However, it may be necessary, especially with laboratory
centrifuges, that the spring should be self-adjusting in relation
to vary speeds which will be attained by a spring having
non-compressible elastic rings between stiff wedge shaped rings
which will be deformed progressively with increased speed and force
the stiff rings away from each other.
The sealing member may comprise a sleeve formed part which extends
into the centrifugation space and is fastened there. The piston is
situated in a certain distance from the rotor vessel which distance
may vary a little and thus it is necessary to make a sealing
bridge, which must be elastical, across the gap between piston's
upper rim and the rotor.
The piston preferably consists of plastic reinforced material such
as epoxy compounds with glass fiber reinforcements which has great
physical and chemical resistance in relation to its specific weight
which, among other advantages, reduces balancing problems and the
need to treat the surface of this part.
The spring chamber is preferably provided with at least one relief
nozzle the importance of which is that the gap between the lower
shoulder of the rotor vessel and the inner surface of the piston at
that point near the control fluid chamber does not need to be
specially water tight as long as the leakage has a lower through
flow capacity than the relief nozzle.
In the following the invention will be described in detail in
conjunction with the accompanying drawing which in
FIG. 1 shows an axial section through pertaining parts of a
centrifuge with unbroken 360.degree. sludge ejection slit
FIG. 2 shows a detail of the same with a special bridge sealing
gasket,
FIGS. 3 and 4 show another detail with a new spring type.

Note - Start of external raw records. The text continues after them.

--- src/rtl/instruction_fetch_stage.sv ---
// ---------------------------------------------------------------------------
// instruction_fetch_stage
//   Fetch stage and IF/ID pipeline register of the pipelined MIPS core.
//   Holds the PC, drives the instruction-memory address, and registers the
//   fetched word with its PC+4 and a valid flag for the decode stage.
//   Stall requests from the hazard unit freeze the stage. Branch and jump
//   redirects reload the PC and insert a bubble. A redirect overrides a stall.
//
// Ports
//   clk            in   1   rising-edge clock
//   reset          in   1   asynchronous, active-high reset
//   stall          in   1   hold PC and IF/ID contents (load-use hazard)
//   branch_taken   in   1   resolved BEQ/BNE taken, go to branch_target
//   branch_target  in   32  branch destination byte address
//   jump           in   1   J/JAL decoded, go to jump_target
//   jump_target    in   32  jump destination byte address
//   imem_addr      out  32  instruction memory address (equal to pc)
//   imem_data      in   32  instruction word, combinational read of imem_addr
//   pc             out  32  current fetch PC
//   if_id_instr    out  32  registered instruction for decode
//   if_id_pc_plus4 out  32  registered PC+4 of that instruction
//   if_id_valid    out  1   if_id_instr is a real fetched instruction
//   misalign_err   out  1   sticky: a redirect target had addr[1:0] != 0
//   bubble_count   out  16  number of bubbles inserted into IF/ID (wraps)
// ---------------------------------------------------------------------------
module instruction_fetch_stage #(
  parameter logic [31:0] RESET_PC  = 32'h0040_0000,
  parameter logic [31:0] NOP_INSTR = 32'h0000_0000
) (
  input  logic        clk,
  input  logic        reset,
  input  logic        stall,
  input  logic        branch_taken,
  input  logic [31:0] branch_target,
  input  logic        jump,
  input  logic [31:0] jump_target,
  output logic [31:0] imem_addr,
  input  logic [31:0] imem_data,
  output logic [31:0] pc,
  output logic [31:0] if_id_instr,
  output logic [31:0] if_id_pc_plus4,
  output logic        if_id_valid,
  output logic        misalign_err,
  output logic [15:0] bubble_count
);

  // The IF/ID slot is either empty (bubble) or holds a fetched instruction.
  typedef enum logic {
    ST_BUBBLE   = 1'b0,
    ST_FETCHING = 1'b1
  } fetch_state_e;

  fetch_state_e state_q, state_d;
  logic [31:0]  pc_q, pc_d;
  logic [31:0]  instr_q, instr_d;
  logic [31:0]  pc_plus4_q, pc_plus4_d;
  logic         misalign_q, misalign_d;
  logic [15:0]  bubble_cnt_q, bubble_cnt_d;

  logic         redirect;
  logic [31:0]  sel_target;
  logic [31:0]  pc_plus4;

  // Branch wins over jump: it belongs to the older instruction in the pipe.
  assign redirect   = branch_taken | jump;
  assign sel_target = branch_taken ? branch_target : jump_target;
  // Unsigned 32-bit add; the carry out is simply dropped so the PC wraps.
  assign pc_plus4   = pc_q + 32'd4;

  always_comb begin
    // NOTE: every _d gets a default (hold) first so no path leaves it
    // unassigned; that is what keeps this block from inferring latches.
    state_d      = state_q;
    pc_d         = pc_q;
    instr_d      = instr_q;
    pc_plus4_d   = pc_plus4_q;
    misalign_d   = misalign_q;
    bubble_cnt_d = bubble_cnt_q;

    if (redirect) begin
      pc_d         = {sel_target[31:2], 2'b00};
      instr_d      = NOP_INSTR;
      pc_plus4_d   = 32'd0;
      state_d      = ST_BUBBLE;
      bubble_cnt_d = bubble_cnt_q + 16'd1;
      if (sel_target[1:0] != 2'b00) begin
        misalign_d = 1'b1;
      end
    end else if (!stall) begin
      pc_d       = pc_plus4;
      instr_d    = imem_data;
      pc_plus4_d = pc_plus4;
      state_d    = ST_FETCHING;
    end
  end

  always_ff @(posedge clk or posedge reset) begin
    if (reset) begin
      state_q      <= ST_BUBBLE;
      pc_q         <= RESET_PC;
      instr_q      <= NOP_INSTR;
      pc_plus4_q   <= 32'd0;
      misalign_q   <= 1'b0;
      bubble_cnt_q <= 16'd0;
    end else begin
      // NOTE: registers are updated with <= so all of them sample the
      // pre-edge values, independent of statement order.
      state_q      <= state_d;
      pc_q         <= pc_d;
      instr_q      <= instr_d;
      pc_plus4_q   <= pc_plus4_d;
      misalign_q   <= misalign_d;
      bubble_cnt_q <= bubble_cnt_d;
    end
  end

  assign imem_addr      = pc_q;
  assign pc             = pc_q;
  assign if_id_instr    = instr_q;
  assign if_id_pc_plus4 = pc_plus4_q;
  assign if_id_valid    = (state_q == ST_FETCHING);
  assign misalign_err   = misalign_q;
  assign bubble_count   = bubble_cnt_q;

endmodule

--- config.mk ---
export PLATFORM = sky130hd
export DESIGN_NAME = instruction_fetch_stage
export DESIGN_NICKNAME = d
export VERILOG_FILES = /design/src/rtl/instruction_fetch_stage.sv
export SDC_FILE = /design/constraint.sdc
export NUM_CORES = 1
export LEC_CHECK = 0
export ABC_AREA = 0
export CAP_MARGIN = 30
export CORE_MARGIN = 1.5
export CORE_UTILIZATION = 30
export CTS_BUF_LIST = sky130_fd_sc_hd__clkbuf_16
export CTS_CLUSTER_DIAMETER = 80
export DETAILED_ROUTE_END_ITERATION = 10
export SYNTH_ARGS = -nofsm -noshare
export SYNTH_HDL_FRONTEND = slang
export SYNTH_SLANG_ARGS = --single-unit
export TNS_END_PERCENT = 20
--- constraint.sdc ---
create_clock -name clk -period 11.65 [get_ports clk]
set_clock_uncertainty 0.2 [all_clocks]
set_input_delay 2.33 -clock clk [delete_from_list [all_inputs] [get_ports clk]]
set_output_delay 2.33 -clock clk [all_outputs]
set_load 0.01 [all_outputs]
==> impl_metrics.toml, run 1 <==
[placement]
dpl.cell_count = 1115
dp_hpwl_mm = 14.3
numPortBuffers = 242
place_congestion = 0.790

[synth]
synth-edff-count = 0
async_reset_ff_share_pct = 100
syn_area_per_cell_um2 = 9.27
synth_area_leaders = "dfrtp_1, a21oi_1, mux2i_1, xnor2_1, o21ai_0"
yosysWarningCount = 0
synth_seq_cells = 111
synthCells = 669
synth_ff_type = "dfrtp_1"
yosysTopAreaCellShare_pct = 44.4
ys_seq_area_share_pct = 44.8
synth_top_cell_by_area = "dfrtp_1"
synth_area_mm2 = 0.00620
ys_types = 52

[pwr]
peakVddDrop_mv = 0.0601
power.total_uw = 1100
switchingPower_uw = 335
switching_share_pct = 30.3
p_int_uw = 769
seqPwrFrac_pct = 43.3
power.leakage_uw = 0.00372
p_per_area_mw_per_mm2 = 125
p_comb_share_pct = 26.6
clkPwrFrac_pct = 30.2

[global_routing]
grt_pass1_vias = 5472
antenna_found_initial = 0
grt_max_degree = 64
grt.total_usage_pct = 18.5
grt-ovfl-total = 0
grt_pass1_wl_mm = 31.0

[timing]
hold_viol_final = 0
hold_ws_ps = 287
tns_ps = 0
min_period_over_period_pct = 36.2
worstMarginPinSlew_ps = 806
final_max_slew_viol_count = 0
finalCriticalPeriod_ps = 4210
finalSetupViolations = 0
rsz0062_at_grt = "no"
max_freq_mhz = 237
relSlewSlack_pct = 46.3

[finish]
stdcell_count = 1129
num_antenna_cells = 0
drive_gt1_share_pct = 6.05
area_growth_pct = 42.6
nNetsFinal = 959

[setup_path]
r2r-end = "imem_addr[18]"
r2r_start = "imem_addr[2]"
cpMaxStageDelayCell = "dfrtp_1"
endpoint_kind = "output pin"
path_max_fanout = 12
ff2ff_path_depth = 5
required_ps = 9120
startpoint_type = "register"
critical_path.top_delay_family = "flip-flops"
max_stage_delay_ps = 690
critPathKind = "register to output pin"
crit_chain = "clkdlybuf4s50_1"
reg2reg_slack_ps = 9120
arrival_ps = 1680
critPathBufInv = 1

[hold_path]
hold_path.class = "register to register"
hold_path_depth = 1
hold_path_end = "bubble_count[15]"
holdCritStartpoint = "bubble_count[15]"

[flow_run]
max_cap_viol_count = 0

[clock_network]
clockBufferDepth = 2
post_cts_buffers = 0
numCtsBuffers = 9
insertion_delay_ps = 350
cts_tree = "yes"
clkTransAtPathRegs_ps = 70
htree_levels = 3
root_buffer = "clkbuf_16"
cts_hold_buf = 0
cts.sinks = 111
cts_resized = 0

[route]
met2_length_mm = 8.98
vias = 5545
firstDrtPassIters = 5
top_layer = "met4"
drt-met1-wl_mm = 9.28
drt_iter0_drc = 242
met3WireLength_mm = 1.38
drt-total-wl_mm = 20.1
ant_nets = 0
wl_per_cell_um = 17.8
remaining_drc_errors = 0
via_per_inst = 4.91

[floorplanning]
ioPinCount = 247
core_area_mm2 = 0.0202
dieWidth_um = 147
fp-row-count = 52
fp.dieH_um = 147
die-area_mm2 = 0.0216
initial_core_util_pct = 30.7

[outcome]
status = "finished clean"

FIG. 5 shows another detail with a disc type annular spring, such
as the type manufactured by Schnorr of West Germany.
The centrifuge rotor consists of an upper 1 and a lower 2 half with
therebetween situated peripheral sludge ejection slit 3, all
mounted on an axle 4 which, not shown, continues upwardly beyond
the upper half 1 to facilitate the fixation and tightening of
halves 1 and 2 in relation to each other. Around part 2 is in
concentric relation a thin annular piston 5 furnished with an upper
flange 6 and a lower chamber plate 7. Parts 5, 6 and 7 may be made
in one piece. Between the piston 5 and rotor part 2 is a spring
chamber 8 and in it an annular spring 9 which in the illustration
is a helical spring. Between chamber plate 7 and the bottom of part
2 is an annular fluid chamber 10 which receives a control fluid
from a stationary pipe 11. Fluid chamber 10 may be furnished with a
number of relief nozzles 12. Spring chamber 8 may also be furnished
with a number of relief nozzles 13 to eject whatever control fluid
that may have entered chamber 8 from chamber 10. The flange 6
carries a separate reinforced ring 14 with attached rubber sealing
gasket 15. The helical or disc spring keeps the centrifuge closed
with a predetermined pressure force independently of the rotational
speed of the centrifuge. Fluid chamber 10 is dimensioned in such a
way that the fluid injected into chamber 10 generates a greater
force than the spring force at a certain speed which opens the
ejection slit 3.
In FIG. 2 the gasket 15 has a sleeve 16 which forms an elastic
bridge over the gap between the ring 14 and rotor part 2 and which
is fastened inside the centrifugating space in a known manner.
FIGS. 3 and 4 show an entirely new spring which consists of wedge
shaped stiff rings 17 and interposed rings 18 of non-compressible
elastic material. In FIG. 3 the elastic rings 18 ar slightly
pressed between rings 17 which means that the centrifuge is
slightly sealed when it stands still and at low speed. When a
certain speed is attained the centrifuge is closed stronger as the
elastic rings 18 force themselves more and more between rings 17.
The higher the speed the stronger the sealing of the centrifuge.
Rings 17 are forced progressively away from each other, as shown in
FIG. 4. Fluid chamber 10 is dimensioned so that injected fluid
generates a hydrostatic pressure which forces the elastic rings 18
along the wedge shaped surfaces of rings 17 back into their former
position so that the centrifuge is opened. It is also possible to
combine these special rings with an ordinary helical or disc spring
arrangement.
* * * * *